I submitted this one based on all of the comments regarding throwing a V8 into a low powered car. I should have known that it would draw out the folks that feel exactly the opposite.
I really really miss nice clean, good looking family vehicles like this. Super nice car, and in this case, since the looks were left stock, I’m ok with the engine swap.
Has anyone forgotten about when you do and keep up preventive maintenance your ride will last you a life time, you take care of your car and your car will take care of you by keeping up with the preventive maintenance. No I guess not. One thing I would have did was have an Oldsmobile Big Block 350 – 400 4BBL V8 option for a Power Plant installed under the hood of that 84 Delta 88 Brougham Custom Royale.
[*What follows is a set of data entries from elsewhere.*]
==> config.mk <==
export PLATFORM = sky130hd
export DESIGN_NAME = cmpu_top
export DESIGN_NICKNAME = d
export VERILOG_FILES = /design/src/verilog/cmpu_pkg.sv /design/src/verilog/cmpu_top.sv /design/src/verilog/cmpu_flag_eval.sv
export SDC_FILE = /design/constraint.sdc
export NUM_CORES = 1
export LEC_CHECK = 0
export ABC_CLOCK_PERIOD_IN_PS = 8100
export BUFFER_PORTS_ARGS = -buffer_cell sky130_fd_sc_hd__buf_2
export CORE_MARGIN = 10
export CORE_UTILIZATION = 55
export DETAILED_ROUTE_END_ITERATION = 10
export GPL_TIMING_DRIVEN = 0
export PLACE_DENSITY = 0.85
export SETUP_SLACK_MARGIN = 0.05
export SKIP_LAST_GASP = 1
export SYNTH_ARGS = -nofsm -noshare
export SYNTH_HDL_FRONTEND = slang
export SYNTH_HIERARCHICAL = 1
export SYNTH_SLANG_ARGS = --single-unit
export TNS_END_PERCENT = 10
==> constraint.sdc <==
create_clock -name pclk -period 8.1 [get_ports pclk]
set_input_delay 0.405 -clock pclk [delete_from_list [all_inputs] [get_ports pclk]]
set_output_delay 0.405 -clock pclk [all_outputs]
set_load 0.02 [all_outputs]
For the top of the line 84 Oldsmobile 98 Regency Brougham to have for a Power Plant under the Hood definitely a Big Block 455 4BBL V8 most definitely if I am going to keep my Ride Original i’m going to keep it Original. What was their expression and phrase “Keep Your GM Ride All GM” well that’s exactly what they meant back in their hey day.
Oh yeah the other expression and Phrase stamped on the Keys on both sides below the letters GM the logo of they’ve shouldn’t have changed and left alone was MOE “Mark Of Excellence”. If only they would bring back that logo. That logo meant a lot to me. Just like MOPAR & Family Of Fine Cars.
I can agree with part of what you say. But, the 455 or 350 were not original to the car. The car is still all GM with the LS but now has better fuel economy, more torque, and lower emissions. What is wrong with that?
at Kelsey Hayes we allowed our field salespeople to go down and order their new company cars and bring in the tab for the company to pay. There were a few restrictions: Lincoln men could order a Mercury or Ford and Cadillac men could older up to an Oldsmobile 88. The cars had to look dignified, 4 door sedans, not 4 door hardtops. I often would by the old cars for myself. I got an Olds 88 Brougham that was fully loaded sedan with the 455 engine and positaction. This car only gave 8 MPG. Sure was comfortable though. My cost for this two year old car was $700.00. But I hardly ever drove it.